Running throughout the Festival at Wysing Arts Centre, Ophiux is a solo exhibition of new work by Joey Holder. This comprises an ambitious immersive installation and a film developed during her residency at Wysing in 2015 where she worked with scientists from the University of Cambridge. The work imagines a future in which synthetic biology has been fully realised and applied to both advance human evolution and increase life expectancy, and where human biology has been computer programmed. The work challenges our preconceptions of the ‘natural’ and the ‘artificial’.

In addition to the exhibition, there will be a symposium on 29 October. Through a series of talks and a panel discussion with artists, writers and scientists, the Ophiux exhibition will be explored.

Speaking about the exhibition, Joey Holder said: “It seems as if everything has become a branch of computer science, even our own bodies probed, imaged, modelled and mapped: re-drawn as digital information. The installation will include larger than life-sized models of biological imaging machines as well as genetic sequencing equipment. It will simulate not only the collection of data from our own bodies but also the sampling of data from other organisms by a speculative pharmaceutical company: ‘Ophiux’ “

“I am interested in the structures and hierarchies of the technological and natural world and how these systems are constantly abstracted.

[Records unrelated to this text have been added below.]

===== src/flat_wrapper.sv =====
// flat-port wrapper written by rule: the top's interface ports become plain ports
module onehot_stream_demux_flat 
#(
  parameter int DATAW = 1,
  parameter int N     = 2
)
  (clk, reset, bus_valid_in, bus_data_in, bus_sel_in, bus_ready_out, bus_ready_in, bus_valid_out, bus_data_out, bus_sel_err);
  onehot_stream_demux_if #(.DATAW(DATAW), .N(N)) bus_i ();
  input  logic clk;
  input  logic reset;
  input wire logic [$bits(bus_i.valid_in)-1:0] bus_valid_in;
  input wire logic [$bits(bus_i.data_in)-1:0] bus_data_in;
  input wire logic [$bits(bus_i.sel_in)-1:0] bus_sel_in;
  input wire logic [$bits(bus_i.ready_out)-1:0] bus_ready_out;
  output wire logic [$bits(bus_i.ready_in)-1:0] bus_ready_in;
  output wire logic [$bits(bus_i.valid_out)-1:0] bus_valid_out;
  output wire logic [$bits(bus_i.data_out)-1:0] bus_data_out;
  output wire logic [$bits(bus_i.sel_err)-1:0] bus_sel_err;
  assign bus_i.valid_in = bus_valid_in;
  assign bus_i.data_in = bus_data_in;
  assign bus_i.sel_in = bus_sel_in;
  assign bus_i.ready_out = bus_ready_out;
  assign bus_ready_in = bus_i.ready_in;
  assign bus_valid_out = bus_i.valid_out;
  assign bus_data_out = bus_i.data_out;
  assign bus_sel_err = bus_i.sel_err;
  onehot_stream_demux #(.DATAW(DATAW), .N(N)) u_core (.clk(clk), .reset(reset), .bus(bus_i));
endmodule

Mixing elements of biology, nanotechnology and natural history against computer program interfaces, screen savers and measuring devices, I see no object or substance in any fixed state or with any permanent definition, identity or order; everything is transforming and morphing into something else; everything is a mutant and a hybrid.”

In another exhibition that runs throughout the Festival, artist CJ Mahony uses the iconic brutalist architecture of Murray Edwards College to present works that combine sculpture, sound and drawing. These Restless Objects investigates states of balance and disturbance, destruction and rearrangement, and the process of achieving solid form.

On 24 October, audiences will have the opportunity to join artists Thomson and Craighead in conversation about their instructional artwork Stutterer – a poetry machine that uses the human genome like a music score to play back a self-assembling video montage spanning the 13 years of the Human Genome Project.

Stutterer was started on Wednesday October 1st 2014 with approximately 500 video clips in its library, but this will be extended by the artists in the coming years, so that each time the work is exhibited there will be an increasing number of video elements to draw upon, offering an ever richer glimpse into a period in human history that begins in 1990 with the release of Nelson Mandela from prison in South Africa and concludes with the fall of Baghdad to a US and British military coalition in 2003.

Festival favourite, photographer Toby Smith returns to the Festival of Ideas for his latest exhibition, Chasing cuckoos – which also runs throughout the Festival period. Toby, who is currently Artist in Residence at the University of Cambridge Conservation Institute, presents an exhibition of the Bateke Plateau and forests of Gabon. This unique and beautiful documentary series visualises the remote landscapes and people discovered on an expedition to the wintering grounds of satellite-tagged migratory cuckoos.